Fernando Collor de Mello, ex-presidente do Brasil, cumpre pena em prisão domiciliar em uma cobertura em Maceió, Alagoas, desde maio de 2025, após ser condenado pelo Supremo Tribunal Federal (STF) a oito anos e seis meses por corrupção. Em sua residência, Collor tem recebido visitas de políticos, advogados e jornalistas, todas autorizadas pelo ministro Alexandre de Moraes. Uma das visitas mais recentes ocorreu na última segunda-feira, quando o deputado Paulinho da Força o encontrou em um encontro justificado como ‘institucional e humanitário’.
Desde sua condenação, Collor já foi visitado por familiares, amigos e profissionais de saúde, além de advogados de Brasília. O ex-presidente enfrenta problemas de saúde, incluindo Parkinson, o que motivou sua transferência para o regime domiciliar. Em outubro, ele precisou explicar ao STF sobre violações em sua tornozeleira eletrônica, que foram consideradas pontuais e resultantes de problemas técnicos, sem implicações adicionais para sua liberdade.

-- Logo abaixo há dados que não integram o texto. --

File: src/core/csc_pkg.sv
// package for the cas signalling bit conditioner
package csc_pkg;
   // per-bit mode codes
   typedef enum logic [1:0] {
      CSC_MODE_PASS = 2'b00,
      CSC_MODE_INV = 2'b01,
      CSC_MODE_ONE = 2'b10,
      CSC_MODE_ZERO = 2'b11
   } csc_mode_t;

   localparam int CSC_NUM_FIELDS = 6;
   localparam int CSC_ADDR_W = 4;

   // register offsets
   localparam logic [3:0] CSC_REG_PEND = 4'h0;
   localparam logic [3:0] CSC_REG_ACTIVE = 4'h1;
   localparam logic [3:0] CSC_REG_CMD = 4'h2;
   localparam logic [3:0] CSC_REG_STATUS = 4'h3;

   // mode field positions inside the setting word
   localparam int CSC_F_XS_A = 0;
   localparam int CSC_F_XS_B = 2;
   localparam int CSC_F_XS_C = 4;
   localparam int CSC_F_XS_D = 6;
   localparam int CSC_F_XO_A = 8;
   localparam int CSC_F_TR_A = 10;
   localparam int CSC_CFG_W = 12;

   // command bits
   localparam int CSC_CMD_APPLY = 0;
   localparam int CSC_CMD_DISCARD = 1;

   localparam logic [CSC_CFG_W-1:0] CSC_CFG_RST = 12'h000;
   localparam logic [31:0] CSC_RD_UNMAPPED = 32'h0000_0000;

   // idle levels of the cas lines, held in reset and while the sync pipe refills
   localparam logic [3:0] CSC_CAS4_IDLE = 4'hf;
   localparam logic [1:0] CSC_CAS2_IDLE = 2'h3;
   localparam logic CSC_CAS1_IDLE = 1'b1;
   // zero fill above the setting word and above the status bit on reads
   localparam logic [31-CSC_CFG_W:0] CSC_RD_CFG_PAD = 20'h00000;
   localparam logic [30:0] CSC_RD_STAT_PAD = 31'h00000000;
endpackage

Além das visitas, a situação de Collor levanta debates sobre as condições e privilégios de detentos com saúde debilitada, especialmente em casos de figuras públicas. O ex-presidente, que foi considerado culpado por um esquema de corrupção envolvendo a BR Distribuidora, cumpre a pena com restrições, incluindo a proibição de deixar o país e a apreensão de seus passaportes. O andamento de seu caso e as visitas recebidas podem influenciar a percepção pública sobre a justiça e a aplicação das leis no Brasil.